- Problem statement
Beginning with the first line of the data below, reproduce every line unchanged, ending with the line that holds "most frequent cells".

··· Given data ···

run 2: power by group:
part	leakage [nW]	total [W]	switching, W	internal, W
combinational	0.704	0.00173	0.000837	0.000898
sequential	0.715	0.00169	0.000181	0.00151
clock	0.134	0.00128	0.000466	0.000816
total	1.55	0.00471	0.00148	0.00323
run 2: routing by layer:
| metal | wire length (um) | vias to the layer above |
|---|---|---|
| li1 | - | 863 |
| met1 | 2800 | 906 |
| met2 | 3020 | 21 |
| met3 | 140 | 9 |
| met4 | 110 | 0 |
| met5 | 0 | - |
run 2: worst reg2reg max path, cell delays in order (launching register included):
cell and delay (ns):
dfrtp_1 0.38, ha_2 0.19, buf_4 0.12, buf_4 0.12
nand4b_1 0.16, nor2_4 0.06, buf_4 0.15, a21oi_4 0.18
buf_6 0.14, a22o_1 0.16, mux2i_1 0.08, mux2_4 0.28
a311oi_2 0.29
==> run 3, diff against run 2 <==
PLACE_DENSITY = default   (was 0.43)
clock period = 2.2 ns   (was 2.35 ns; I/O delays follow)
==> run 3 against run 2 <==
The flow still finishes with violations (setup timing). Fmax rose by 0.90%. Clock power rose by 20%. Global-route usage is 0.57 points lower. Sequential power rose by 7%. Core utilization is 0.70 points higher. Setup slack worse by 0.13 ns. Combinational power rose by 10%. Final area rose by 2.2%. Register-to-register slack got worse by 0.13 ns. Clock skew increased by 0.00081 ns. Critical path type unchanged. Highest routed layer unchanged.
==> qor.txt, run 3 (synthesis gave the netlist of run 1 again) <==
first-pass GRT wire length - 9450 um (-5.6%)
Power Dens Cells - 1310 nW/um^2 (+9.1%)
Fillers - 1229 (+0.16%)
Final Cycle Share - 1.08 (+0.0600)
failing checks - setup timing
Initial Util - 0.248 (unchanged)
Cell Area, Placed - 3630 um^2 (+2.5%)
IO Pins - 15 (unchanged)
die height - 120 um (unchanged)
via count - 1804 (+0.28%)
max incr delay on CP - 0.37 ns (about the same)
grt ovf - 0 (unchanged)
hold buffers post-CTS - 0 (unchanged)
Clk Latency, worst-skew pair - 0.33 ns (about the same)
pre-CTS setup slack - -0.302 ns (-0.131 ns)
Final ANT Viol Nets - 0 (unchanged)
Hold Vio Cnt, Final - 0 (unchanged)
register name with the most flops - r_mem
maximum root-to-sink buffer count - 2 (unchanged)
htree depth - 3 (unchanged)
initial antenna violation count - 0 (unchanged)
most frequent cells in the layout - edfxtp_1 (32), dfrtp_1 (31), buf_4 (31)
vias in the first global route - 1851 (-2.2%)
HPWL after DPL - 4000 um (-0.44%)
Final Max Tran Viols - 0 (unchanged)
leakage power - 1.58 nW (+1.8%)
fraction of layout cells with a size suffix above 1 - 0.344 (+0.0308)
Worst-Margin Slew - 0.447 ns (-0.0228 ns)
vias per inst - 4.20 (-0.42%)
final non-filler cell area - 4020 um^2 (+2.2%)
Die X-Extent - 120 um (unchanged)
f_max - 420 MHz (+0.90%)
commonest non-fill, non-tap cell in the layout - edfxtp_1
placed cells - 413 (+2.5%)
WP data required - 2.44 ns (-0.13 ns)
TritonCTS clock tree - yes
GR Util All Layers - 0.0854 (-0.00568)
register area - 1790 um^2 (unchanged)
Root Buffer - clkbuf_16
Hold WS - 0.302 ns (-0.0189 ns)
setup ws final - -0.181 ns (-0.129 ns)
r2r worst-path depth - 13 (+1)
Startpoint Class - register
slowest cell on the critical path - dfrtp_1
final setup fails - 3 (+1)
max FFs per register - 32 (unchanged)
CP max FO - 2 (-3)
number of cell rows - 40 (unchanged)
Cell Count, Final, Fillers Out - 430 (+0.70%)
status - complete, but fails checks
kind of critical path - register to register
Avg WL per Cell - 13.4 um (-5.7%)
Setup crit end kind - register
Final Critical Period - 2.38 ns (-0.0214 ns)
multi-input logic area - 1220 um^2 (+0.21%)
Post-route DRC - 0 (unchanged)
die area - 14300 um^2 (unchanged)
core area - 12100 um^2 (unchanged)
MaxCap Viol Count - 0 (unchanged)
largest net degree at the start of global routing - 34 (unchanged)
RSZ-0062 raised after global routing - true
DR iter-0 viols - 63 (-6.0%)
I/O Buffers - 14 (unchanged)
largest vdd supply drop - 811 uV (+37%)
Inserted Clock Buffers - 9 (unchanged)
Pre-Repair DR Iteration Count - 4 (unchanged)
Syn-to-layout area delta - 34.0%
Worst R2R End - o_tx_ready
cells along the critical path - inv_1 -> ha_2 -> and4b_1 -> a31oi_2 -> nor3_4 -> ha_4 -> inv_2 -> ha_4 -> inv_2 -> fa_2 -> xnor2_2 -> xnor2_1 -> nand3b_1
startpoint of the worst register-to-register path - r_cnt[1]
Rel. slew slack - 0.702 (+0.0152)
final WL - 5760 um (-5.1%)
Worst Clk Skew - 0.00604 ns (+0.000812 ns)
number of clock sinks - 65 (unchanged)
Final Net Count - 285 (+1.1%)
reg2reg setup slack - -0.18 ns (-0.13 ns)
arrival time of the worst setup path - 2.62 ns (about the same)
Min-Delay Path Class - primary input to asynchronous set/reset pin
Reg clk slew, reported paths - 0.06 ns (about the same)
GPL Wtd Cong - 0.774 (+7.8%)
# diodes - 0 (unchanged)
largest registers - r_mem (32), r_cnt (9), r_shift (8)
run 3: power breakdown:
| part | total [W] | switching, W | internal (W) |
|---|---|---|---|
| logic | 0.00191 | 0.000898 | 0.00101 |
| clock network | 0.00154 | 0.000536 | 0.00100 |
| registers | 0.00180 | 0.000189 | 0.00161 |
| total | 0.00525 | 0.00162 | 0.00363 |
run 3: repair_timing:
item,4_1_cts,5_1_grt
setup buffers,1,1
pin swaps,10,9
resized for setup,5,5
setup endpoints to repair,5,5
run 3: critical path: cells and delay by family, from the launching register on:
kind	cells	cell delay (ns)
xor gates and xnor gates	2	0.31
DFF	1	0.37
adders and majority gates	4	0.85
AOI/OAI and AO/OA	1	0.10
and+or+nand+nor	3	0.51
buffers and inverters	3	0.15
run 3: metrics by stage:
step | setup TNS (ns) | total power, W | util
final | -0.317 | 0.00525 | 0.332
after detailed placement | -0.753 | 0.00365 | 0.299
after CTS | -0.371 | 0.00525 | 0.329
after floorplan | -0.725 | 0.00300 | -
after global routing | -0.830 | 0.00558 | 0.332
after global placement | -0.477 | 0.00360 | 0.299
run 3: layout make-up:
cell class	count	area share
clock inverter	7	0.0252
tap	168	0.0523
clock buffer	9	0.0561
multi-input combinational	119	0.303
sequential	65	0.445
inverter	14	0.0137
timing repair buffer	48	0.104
## src/rtl/shift_reg_pkg.sv

```systemverilog
// shift_reg_pkg: shared definitions for the shift_reg_seq register/shifter.
//   op_e         - operation codes driven on the op port
//   state_e      - sequencer states
//   amt_width()  - width of the shift-amount port for a given register width
//   is_shift_op()- true for ops that run as a multi-cycle step sequence
// Optional feature macro: SHIFT_REG_ROTATE_EN (enables ROTL/ROTR).
package shift_reg_pkg;

  typedef enum logic [2:0] {
    OP_HOLD = 3'b000,
    OP_LOAD = 3'b001,
    OP_SHL  = 3'b010,
    OP_SHR  = 3'b011,
    OP_ASR  = 3'b100,
    OP_ROTL = 3'b101,
    OP_ROTR = 3'b110,
    OP_RSVD = 3'b111
  } op_e;

  typedef enum logic {
    ST_IDLE  = 1'b0,
    ST_SHIFT = 1'b1
  } state_e;

  function automatic int unsigned amt_width(input int unsigned width);
    return (width <= 2) ? 1 : $clog2(width);
  endfunction

  // Rotates only count as sequenced ops when the rotate logic is built;
  // otherwise they fall back to HOLD behaviour.
  function automatic logic is_shift_op(input op_e o);
    logic r;
    r = 1'b0;
    case (o)
      OP_SHL, OP_SHR, OP_ASR: r = 1'b1;
`ifdef SHIFT_REG_ROTATE_EN
      OP_ROTL, OP_ROTR:       r = 1'b1;
`endif
      default:                r = 1'b0;
    endcase
    return r;
  endfunction

endpackage

```

## src/rtl/shift_reg_step.sv

```systemverilog
// shift_reg_step: purely combinational one-bit step of a shift/rotate op.
// Ports:
//   q       in  WIDTH  current register contents
//   op      in  op_e   operation to step (non-shift ops pass q through)
//   ser_in  in  1      fill bit for SHL/SHR
//   q_next  out WIDTH  register contents after one step
//   out_bit out 1      bit leaving the register on this step
// Optional feature macro: SHIFT_REG_ROTATE_EN (builds ROTL/ROTR paths).
module shift_reg_step
  import shift_reg_pkg::*;
#(
  parameter int unsigned WIDTH = 16
) (
  input  logic [WIDTH-1:0] q,
  input  op_e              op,
  input  logic             ser_in,
  output logic [WIDTH-1:0] q_next,
  output logic             out_bit
);

  always_comb begin
    q_next  = q;
    out_bit = 1'b0;
    case (op)
      OP_SHL: begin
        q_next  = {q[WIDTH-2:0], ser_in};
        out_bit = q[WIDTH-1];
      end
      OP_SHR: begin
        q_next  = {ser_in, q[WIDTH-1:1]};
        out_bit = q[0];
      end
      OP_ASR: begin
        q_next  = {q[WIDTH-1], q[WIDTH-1:1]};
        out_bit = q[0];
      end
`ifdef SHIFT_REG_ROTATE_EN
      OP_ROTL: begin
        q_next  = {q[WIDTH-2:0], q[WIDTH-1]};
        out_bit = q[WIDTH-1];
      end
      OP_ROTR: begin
        q_next  = {q[0], q[WIDTH-1:1]};
        out_bit = q[0];
      end
`endif
      default: begin
        q_next  = q;
        out_bit = 1'b0;
      end
    endcase
  end

endmodule

```

## src/rtl/shift_reg_seq.sv

```systemverilog
// shift_reg_seq: WIDTH-bit register with parallel load and multi-cycle
// shift/rotate sequencing under a start/busy/done handshake.
// Ports:
//   clk      in  1      rising-edge clock
//   resetn   in  1      synchronous active-low reset
//   start    in  1      request, sampled only while busy=0
//   op       in  3      operation code (see shift_reg_pkg::op_e)
//   amt      in  AMT_W  shift count 0..WIDTH-1
//   D        in  WIDTH  parallel load data
//   ser_in   in  1      serial fill bit for SHL/SHR, sampled every step
//   Q        out WIDTH  register contents
//   Qnot     out WIDTH  ~Q, combinational
//   ser_out  out 1      last bit shifted/rotated out (registered)
//   busy     out 1      multi-cycle shift in progress
//   done     out 1      one-cycle completion pulse
// Optional feature macro: SHIFT_REG_ROTATE_EN (op 101/110 rotate; otherwise
// they act as HOLD).
module shift_reg_seq
  import shift_reg_pkg::*;
#(
  parameter  int unsigned WIDTH = 16,
  localparam int unsigned AMT_W = amt_width(WIDTH)
) (
  input  logic             clk,
  input  logic             resetn,
  input  logic             start,
  input  logic [2:0]       op,
  input  logic [AMT_W-1:0] amt,
  input  logic [WIDTH-1:0] D,
  input  logic             ser_in,
  output logic [WIDTH-1:0] Q,
  output logic [WIDTH-1:0] Qnot,
  output logic             ser_out,
  output logic             busy,
  output logic             done
);

  state_e           state, state_nx;
  op_e              op_lat, op_lat_nx;
  logic [AMT_W-1:0] remaining, remaining_nx;
  logic [WIDTH-1:0] q_nx;
  logic             ser_out_nx, busy_nx, done_nx;

  logic [WIDTH-1:0] step_q;
  logic             step_bit;
  op_e              op_in;

  assign op_in = op_e'(op);
  assign Qnot  = ~Q;

  shift_reg_step #(.WIDTH(WIDTH)) u_step (
    .q       (Q),
    .op      (op_lat),
    .ser_in  (ser_in),
    .q_next  (step_q),
    .out_bit (step_bit)
  );

  always_ff @(posedge clk) begin
    if (!resetn) begin
      state     <= ST_IDLE;
      op_lat    <= OP_HOLD;
      remaining <= '0;
      Q         <= '0;
      ser_out   <= 1'b0;
      busy      <= 1'b0;
      done      <= 1'b0;
    end else begin
      state     <= state_nx;
      op_lat    <= op_lat_nx;
      remaining <= remaining_nx;
      Q         <= q_nx;
      ser_out   <= ser_out_nx;
      busy      <= busy_nx;
      done      <= done_nx;
    end
  end

  always_comb begin
    state_nx     = state;
    op_lat_nx    = op_lat;
    remaining_nx = remaining;
    q_nx         = Q;
    ser_out_nx   = ser_out;
    busy_nx      = busy;
    done_nx      = 1'b0;
    case (state)
      ST_IDLE: begin
        if (start) begin
          if (is_shift_op(op_in) && (amt != '0)) begin
            // Acceptance edge only latches; the first step is the next edge.
            op_lat_nx    = op_in;
            remaining_nx = amt;
            busy_nx      = 1'b1;
            state_nx     = ST_SHIFT;
          end else begin
            done_nx = 1'b1;
            if (op_in == OP_LOAD) q_nx = D;
          end
        end
      end
      ST_SHIFT: begin
        q_nx         = step_q;
        ser_out_nx   = step_bit;
        remaining_nx = remaining - 1'b1;
        if (remaining == AMT_W'(1)) begin
          state_nx = ST_IDLE;
          busy_nx  = 1'b0;
          done_nx  = 1'b1;
        end
      end
    endcase
  end

endmodule

```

···

- Written response
run 2: power by group:
part	leakage [nW]	total [W]	switching, W	internal, W
combinational	0.704	0.00173	0.000837	0.000898
sequential	0.715	0.00169	0.000181	0.00151
clock	0.134	0.00128	0.000466	0.000816
total	1.55	0.00471	0.00148	0.00323
run 2: routing by layer:
| metal | wire length (um) | vias to the layer above |
|---|---|---|
| li1 | - | 863 |
| met1 | 2800 | 906 |
| met2 | 3020 | 21 |
| met3 | 140 | 9 |
| met4 | 110 | 0 |
| met5 | 0 | - |
run 2: worst reg2reg max path, cell delays in order (launching register included):
cell and delay (ns):
dfrtp_1 0.38, ha_2 0.19, buf_4 0.12, buf_4 0.12
nand4b_1 0.16, nor2_4 0.06, buf_4 0.15, a21oi_4 0.18
buf_6 0.14, a22o_1 0.16, mux2i_1 0.08, mux2_4 0.28
a311oi_2 0.29
==> run 3, diff against run 2 <==
PLACE_DENSITY = default   (was 0.43)
clock period = 2.2 ns   (was 2.35 ns; I/O delays follow)
==> run 3 against run 2 <==
The flow still finishes with violations (setup timing). Fmax rose by 0.90%. Clock power rose by 20%. Global-route usage is 0.57 points lower. Sequential power rose by 7%. Core utilization is 0.70 points higher. Setup slack worse by 0.13 ns. Combinational power rose by 10%. Final area rose by 2.2%. Register-to-register slack got worse by 0.13 ns. Clock skew increased by 0.00081 ns. Critical path type unchanged. Highest routed layer unchanged.
==> qor.txt, run 3 (synthesis gave the netlist of run 1 again) <==
first-pass GRT wire length - 9450 um (-5.6%)
Power Dens Cells - 1310 nW/um^2 (+9.1%)
Fillers - 1229 (+0.16%)
Final Cycle Share - 1.08 (+0.0600)
failing checks - setup timing
Initial Util - 0.248 (unchanged)
Cell Area, Placed - 3630 um^2 (+2.5%)
IO Pins - 15 (unchanged)
die height - 120 um (unchanged)
via count - 1804 (+0.28%)
max incr delay on CP - 0.37 ns (about the same)
grt ovf - 0 (unchanged)
hold buffers post-CTS - 0 (unchanged)
Clk Latency, worst-skew pair - 0.33 ns (about the same)
pre-CTS setup slack - -0.302 ns (-0.131 ns)
Final ANT Viol Nets - 0 (unchanged)
Hold Vio Cnt, Final - 0 (unchanged)
register name with the most flops - r_mem
maximum root-to-sink buffer count - 2 (unchanged)
htree depth - 3 (unchanged)
initial antenna violation count - 0 (unchanged)
most frequent cells in the layout - edfxtp_1 (32), dfrtp_1 (31), buf_4 (31)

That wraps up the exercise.